<file path="src/design/calu_pkg.sv">
package calu_pkg;

	typedef enum logic [4:0] {
		ACT_ADD   = 5'd0,
		ACT_ADC   = 5'd1,
		ACT_SUB   = 5'd2,
		ACT_SBC   = 5'd3,
		ACT_AND   = 5'd4,
		ACT_XOR   = 5'd5,
		ACT_OR    = 5'd6,
		ACT_CP    = 5'd7,
		ACT_INC   = 5'd8,
		ACT_DEC   = 5'd9,
		ACT_RLCA  = 5'd10,
		ACT_RRCA  = 5'd11,
		ACT_RLA   = 5'd12,
		ACT_RRA   = 5'd13,
		ACT_DAA   = 5'd14,
		ACT_CPL   = 5'd15,
		ACT_SCF   = 5'd16,
		ACT_CCF   = 5'd17,
		ACT_ADD16 = 5'd18
	} action_t;

	typedef struct packed {
		logic [4:0]  action;
		logic [15:0] operand_a;
		logic [15:0] operand_b;
		logic        zero_in;
		logic        sub_in;
		logic        half_in;
		logic        carry_in;
	} alu_req_t;

	typedef struct packed {
		logic [15:0] value;
		logic        zero_out;
		logic        sub_out;
		logic        half_out;
		logic        carry_out;
	} alu_rsp_t;

	localparam logic [7:0] DAA_HI_LIMIT = 8'h99;
	localparam logic [3:0] DAA_LO_LIMIT = 4'h9;
	localparam logic [7:0] DAA_ADD_HI   = 8'h60;
	localparam logic [7:0] DAA_ADD_LO   = 8'h06;
	localparam logic [7:0] DAA_SUB_HI   = 8'hA0;
	localparam logic [7:0] DAA_SUB_LO   = 8'hFA;

endpackage

</file>
<file path="src/design/calu_if.sv">
interface calu_req_if import calu_pkg::*; ();
	logic     valid;
	logic     ready;
	alu_req_t data;

	modport source (output valid, output data, input ready);
	modport sink (input valid, input data, output ready);
endinterface

interface calu_rsp_if import calu_pkg::*; ();
	logic     valid;
	logic     ready;
	alu_rsp_t data;

	modport source (output valid, output data, input ready);
	modport sink (input valid, input data, output ready);
endinterface

</file>
<file path="src/design/cpu_alu_with_flags.sv">
// Two-stage ALU: request register, then result register.
// An accepted request waits in the request register until its result can be registered.
// Throughput: one request per cycle; while a result waits at the output, the
// result register holds and the request register takes a request only if it is empty.
// Reset (arst_n, async, active low) clears the stage valid bits only.
module cpu_alu_with_flags import calu_pkg::*; (
	input  logic   clk,
	input  logic   arst_n,
	calu_req_if.sink   req,
	calu_rsp_if.source rsp
);

	logic     valid_s1;
	alu_req_t req_s1;
	logic     valid_s2;
	alu_rsp_t rsp_s2;
	logic     advance;

	assign advance   = !valid_s2 || rsp.ready;
	assign req.ready = !valid_s1 || advance;

	always_ff @(posedge clk or negedge arst_n) begin
		if (!arst_n) begin
			valid_s1 <= 1'b0;
			valid_s2 <= 1'b0;
		end else begin
			if (req.ready) begin
				valid_s1 <= req.valid;
			end
			if (advance) begin
				valid_s2 <= valid_s1;
			end
		end
	end

	always_ff @(posedge clk) begin
		if (req.ready && req.valid) begin
			req_s1 <= req.data;
		end
	end

	// datapath
	logic [7:0]  a, b;
	logic        cin;
	logic [8:0]  add9, sub9;
	logic [4:0]  hadd, hsub;
	logic [7:0]  inc8, dec8;
	logic        daa_hi, daa_lo;
	logic [7:0]  daa_r;
	logic [16:0] add17;
	logic [12:0] hadd16;
	logic [15:0] r;
	logic        z, n, h, c, setz;

	always_comb begin
		a      = req_s1.operand_a[7:0];
		b      = req_s1.operand_b[7:0];
		cin    = req_s1.carry_in && (req_s1.action == ACT_ADC || req_s1.action == ACT_SBC);
		add9   = {1'b0, a} + {1'b0, b} + {8'd0, cin};
		hadd   = {1'b0, a[3:0]} + {1'b0, b[3:0]} + {4'd0, cin};
		sub9   = {1'b0, a} - {1'b0, b} - {8'd0, cin};
		hsub   = {1'b0, a[3:0]} - {1'b0, b[3:0]} - {4'd0, cin};
		inc8   = a + 8'd1;
		dec8   = a - 8'd1;
		daa_hi = req_s1.carry_in || (a > DAA_HI_LIMIT);
		daa_lo = req_s1.half_in || (a[3:0] > DAA_LO_LIMIT);
		if (!req_s1.sub_in) begin
			daa_r = a + (daa_hi ? DAA_ADD_HI : 8'd0) + (daa_lo ? DAA_ADD_LO : 8'd0);
		end else begin
			daa_r = a + (req_s1.carry_in ? DAA_SUB_HI : 8'd0)
				+ (req_s1.half_in ? DAA_SUB_LO : 8'd0);
		end
		add17  = {1'b0, req_s1.operand_a} + {1'b0, req_s1.operand_b};
		hadd16 = {1'b0, req_s1.operand_a[11:0]} + {1'b0, req_s1.operand_b[11:0]};

		r    = 16'd0;
		z    = req_s1.zero_in;
		n    = req_s1.sub_in;
		h    = req_s1.half_in;
		c    = req_s1.carry_in;
		setz = 1'b1;

		case (req_s1.action)
			ACT_ADD, ACT_ADC: begin
				r = {8'd0, add9[7:0]};
				n = 1'b0;
				h = hadd[4];
				c = add9[8];
			end
			ACT_SUB, ACT_SBC: begin
				r = {8'd0, sub9[7:0]};
				n = 1'b1;
				h = hsub[4];
				c = sub9[8];
			end
			ACT_CP: begin
				r    = {8'd0, a};
				z    = (sub9[7:0] == 8'd0);
				setz = 1'b0;
				n    = 1'b1;
				h    = hsub[4];
				c    = sub9[8];
			end
			ACT_AND: begin
				r = {8'd0, a & b};
				n = 1'b0;
				h = 1'b1;
				c = 1'b0;
			end
			ACT_XOR: begin
				r = {8'd0, a ^ b};
				n = 1'b0;
				h = 1'b0;
				c = 1'b0;
			end
			ACT_OR: begin
				r = {8'd0, a | b};
				n = 1'b0;
				h = 1'b0;
				c = 1'b0;
			end
			ACT_INC: begin
				r = {8'd0, inc8};
				n = 1'b0;
				h = (inc8[3:0] == 4'h0);
			end
			ACT_DEC: begin
				r = {8'd0, dec8};
				n = 1'b1;
				h = (dec8[3:0] == 4'hF);
			end
			ACT_RLCA: begin
				r    = {8'd0, a[6:0], a[7]};
				c    = a[7];
				z    = 1'b0;
				n    = 1'b0;
				h    = 1'b0;
				setz = 1'b0;
			end
			ACT_RRCA: begin
				r    = {8'd0, a[0], a[7:1]};
				c    = a[0];
				z    = 1'b0;
				n    = 1'b0;
				h    = 1'b0;
				setz = 1'b0;
			end
			ACT_RLA: begin
				r    = {8'd0, a[6:0], req_s1.carry_in};
				c    = a[7];
				z    = 1'b0;
				n    = 1'b0;
				h    = 1'b0;
				setz = 1'b0;
			end
			ACT_RRA: begin
				r    = {8'd0, req_s1.carry_in, a[7:1]};
				c    = a[0];
				z    = 1'b0;
				n    = 1'b0;
				h    = 1'b0;
				setz = 1'b0;
			end
			ACT_DAA: begin
				r = {8'd0, daa_r};
				h = 1'b0;
				if (!req_s1.sub_in) begin
					c = daa_hi;
				end
			end
			ACT_CPL: begin
				r    = {8'd0, ~a};
				n    = 1'b1;
				h    = 1'b1;
				setz = 1'b0;
			end
			ACT_SCF: begin
				r    = {8'd0, a};
				n    = 1'b0;
				h    = 1'b0;
				c    = 1'b1;
				setz = 1'b0;
			end
			ACT_CCF: begin
				r    = {8'd0, a};
				n    = 1'b0;
				h    = 1'b0;
				c    = !req_s1.carry_in;
				setz = 1'b0;
			end
			ACT_ADD16: begin
				r    = add17[15:0];
				n    = 1'b0;
				h    = hadd16[12];
				c    = add17[16];
				setz = 1'b0;
			end
			default: begin
				r    = 16'd0;
				setz = 1'b0;
			end
		endcase

		if (setz) begin
			z = (r == 16'd0);
		end
	end

	always_ff @(posedge clk) begin
		if (advance && valid_s1) begin
			rsp_s2.value     <= r;
			rsp_s2.zero_out  <= z;
			rsp_s2.sub_out   <= n;
			rsp_s2.half_out  <= h;
			rsp_s2.carry_out <= c;
		end
	end

	assign rsp.valid = valid_s2;
	assign rsp.data  = rsp_s2;

endmodule
</file>
<file path="src/flat_wrapper.sv">
// flat-port wrapper written by rule: the top's interface ports become plain ports
module cpu_alu_with_flags_flat import calu_pkg::*;
  (clk, arst_n, req_valid, req_data, req_ready, rsp_valid, rsp_data, rsp_ready);
  calu_req_if req_i ();
  calu_rsp_if rsp_i ();
  input  logic clk;
  input  logic arst_n;
  input wire logic [$bits(req_i.valid)-1:0] req_valid;
  input wire logic [$bits(req_i.data)-1:0] req_data;
  output wire logic [$bits(req_i.ready)-1:0] req_ready;
  output wire logic [$bits(rsp_i.valid)-1:0] rsp_valid;
  output wire logic [$bits(rsp_i.data)-1:0] rsp_data;
  input wire logic [$bits(rsp_i.ready)-1:0] rsp_ready;
  assign req_i.valid = req_valid;
  assign req_i.data = req_data;
  assign req_ready = req_i.ready;
  assign rsp_valid = rsp_i.valid;
  assign rsp_data = rsp_i.data;
  assign rsp_i.ready = rsp_ready;
  cpu_alu_with_flags u_core (.clk(clk), .arst_n(arst_n), .req(req_i), .rsp(rsp_i));
endmodule
</file>
<file path="config.mk">
export PLATFORM = sky130hd
export DESIGN_NAME = cpu_alu_with_flags_flat
export DESIGN_NICKNAME = d
export VERILOG_FILES = /design/src/design/calu_pkg.sv /design/src/design/calu_if.sv /design/src/design/cpu_alu_with_flags.sv /design/src/flat_wrapper.sv
export SDC_FILE = /design/constraint.sdc
export NUM_CORES = 1
export LEC_CHECK = 0
export ABC_AREA = 1
export BUFFER_PORTS_ARGS = -buffer_cell sky130_fd_sc_hd__buf_2
export CAP_MARGIN = 20
export CORE_UTILIZATION = 40
export CTS_CLUSTER_DIAMETER = 120
export DETAILED_ROUTE_END_ITERATION = 8
export PLACE_DENSITY = 0.59
export SLEW_MARGIN = 20
export SYNTH_ARGS = -nofsm -noshare
export SYNTH_HDL_FRONTEND = slang
export SYNTH_SLANG_ARGS = --single-unit
export TNS_END_PERCENT = 5
</file>
<file path="constraint.sdc">
create_clock -name clk -period 4.63 [get_ports clk]
set_input_delay 0.6945 -clock clk [delete_from_list [all_inputs] [get_ports clk]]
set_output_delay 0.6945 -clock clk [all_outputs]
set_load 0.02 [all_outputs]
</file>
== Yosys cells after proc, flatten, opt, wreduce, memory -nomap -nowiden ==
Cells that the tools add are included.

* Logic and storage cells: 96
* Register bits: 63
* Bits of input ports: 45
* Output and inout bits: 22

* Reductions and logical operators: 28
* Bitwise logic cells: 4
* Equal/unequal tests: 19
* Multiplexer cells: 13
* Add/sub/neg operators: 16
* $lt $le $gt $ge: 2

{| class="wikitable"
|+ Operators by type and width
! cell !! count
|-
| one-hot mux 16 bit (15 select lines) || 1
|-
| == test 5 x 4 -> 1 bit, second input constant || 8
|-
| adder 8 bit || 4
|-
| two-way mux 8 bit || 3
|-
| == test 5 x 3 -> 1 bit, second input constant || 4
|-
| adder 16 x 16 -> 17 bit || 1
|-
| zero test 16 bit || 1
|-
| == test 5 bit, second input constant || 3
|-
| adder 12 x 12 -> 13 bit || 1
|-
| OR reduction 13 bit || 1
|-
| == test 5 x 2 -> 1 bit, second input constant || 2
|-
| OR reduction 10 bit || 1
|-
| OR reduction 2 bit || 5
|-
| adder 8 x 8 -> 9 bit || 1
|-
| adder 9 x 1 -> 9 bit || 1
|-
| one-hot mux 1 bit (9 select lines) || 1
|-
| OR reduction 3 bit || 3
|-
| OR reduction 9 bit || 1
|-
| subtractor 8 x 8 -> 9 bit || 1
|-
| subtractor 9 x 1 -> 9 bit || 1
|-
| adder 8 x 1 -> 8 bit, second input constant || 1
|-
| AND 8 bit || 1
|-
| greater-than comparator 8 bit, second input constant || 1
|-
| zero test 8 bit || 1
|-
| other kinds (23) || 34
|}

== Depth between registers and ports, before layout ==
Gate-level depths: netlist (run 1).

* Word-level depth: 9
* Gate-level depth with buffers: 23
* Depth with buffers taken out: 23

== Worst setup path after synthesis (run 1) ==
Ideal clock, no wire load.

* Path type: register to register
* From: reg u_core.req_s1 (netlist bit u_core.a[1])
* To: reg u_core.rsp_s2 (netlist bit u_core.rsp.data[3]), data pin
* Library setup time: 0.253 ns
* Required time: 4.377 ns
* Clock period less this slack: 3.107 ns
* Data arrival time: 2.854 ns
* Setup slack: 1.523 ns
* Path buffers: 0
* Stages on the path, launching flop included: 21
* Cells stage by stage: edfxtp_1 -> inv_1 -> ha_1 -> nand2_1 -> nand2_1 -> a21oi_1 -> or2_2 -> ha_1 -> fa_1 -> nand2_1 -> inv_1 -> o21ai_0 -> nand3_1 -> nand2_1 -> nor2_1 -> nand3_1 -> nor2_1 -> nand2_1 -> nor2_1 -> nand3_1 -> nand2_1

{| class="wikitable"
|+ RTL lines
! item !! RTL line !! text
|-
| start: declaration || cpu_alu_with_flags.sv:14 || <nowiki>alu_req_t req_s1;</nowiki>
|-
| start signal: assignment || cpu_alu_with_flags.sv:38 || <nowiki>req_s1 <= req.data;</nowiki>
|-
| greater-than comparator 4 bit || cpu_alu_with_flags.sv:66 || <nowiki>daa_lo = req_s1.half_in || (a[3:0] > DAA_LO_LIMIT);</nowiki>
|-
| logical OR 1 bit || cpu_alu_with_flags.sv:66 ||
|-
| two-way mux 3 bit || cpu_alu_with_flags.sv:68 || <nowiki>daa_r = a + (daa_hi ? DAA_ADD_HI : 8'd0) + (daa_lo ? DAA_ADD_LO : 8'd0);</nowiki>
|-
| adder 8 bit || cpu_alu_with_flags.sv:68 ||
|-
| two-way mux 8 bit || cpu_alu_with_flags.sv:67 || <nowiki>if (!req_s1.sub_in) begin</nowiki>
|-
| one-hot mux 16 bit (15 select lines) * || cpu_alu_with_flags.sv:83 || <nowiki>case (req_s1.action)</nowiki>
|-
| named net u_core.r[3] || cpu_alu_with_flags.sv:52 || <nowiki>logic [15:0] r;</nowiki>
|-
| zero test 16 bit * || cpu_alu_with_flags.sv:205 || <nowiki>z = (r == 16'd0);</nowiki>
|-
| two-way mux 1 bit * || cpu_alu_with_flags.sv:204 || <nowiki>if (setz) begin</nowiki>
|-
| named net u_core.z || cpu_alu_with_flags.sv:53 || <nowiki>logic z, n, h, c, setz;</nowiki>
|-
| end: declaration || cpu_alu_with_flags.sv:16 || <nowiki>alu_rsp_t rsp_s2;</nowiki>
|}

The timed path passes the listed nets; every way through them passes the cells marked *.
A chain may end at the register's enable or synchronous reset.

== Worst setup path after layout (run 1) ==
* From: reg u_core.req_s1 (netlist bit u_core.a[0])
* To: reg u_core.rsp_s2 (netlist bit u_core.rsp.data[3]), data pin

* Word-level cells in the longest chain between the ends: 9

{| class="wikitable"
|+ RTL lines
! item !! RTL line !! text
|-
| greater-than comparator 8 bit || cpu_alu_with_flags.sv:65 || <nowiki>daa_hi = req_s1.carry_in || (a > DAA_HI_LIMIT);</nowiki>
|-
| logical OR 1 bit || cpu_alu_with_flags.sv:65 ||
|-
| two-way mux 7 bit || cpu_alu_with_flags.sv:68 ||
|-
| adder 8 bit (2 in a row) || cpu_alu_with_flags.sv:68 ||
|-
| two-way mux 8 bit || cpu_alu_with_flags.sv:67 ||
|-
| one-hot mux 16 bit (15 select lines) || cpu_alu_with_flags.sv:83 ||
|-
| zero test 16 bit || cpu_alu_with_flags.sv:205 ||
|-
| two-way mux 1 bit * || cpu_alu_with_flags.sv:204 ||
|-
| named net u_core.z || cpu_alu_with_flags.sv:53 ||
|}

Marked as above.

========================================

§ **What this task involves**: Among the entries above, find the line with "localparam logic [7:0] DAA_ADD_HI" and the line with "alu_req_t data;"; give again exactly these two lines and all lines between them.

§ **Response to the task**:
	localparam logic [7:0] DAA_ADD_HI   = 8'h60;
	localparam logic [7:0] DAA_ADD_LO   = 8'h06;
	localparam logic [7:0] DAA_SUB_HI   = 8'hA0;
	localparam logic [7:0] DAA_SUB_LO   = 8'hFA;

endpackage

</file>
<file path="src/design/calu_if.sv">
interface calu_req_if import calu_pkg::*; ();
	logic     valid;
	logic     ready;
	alu_req_t data;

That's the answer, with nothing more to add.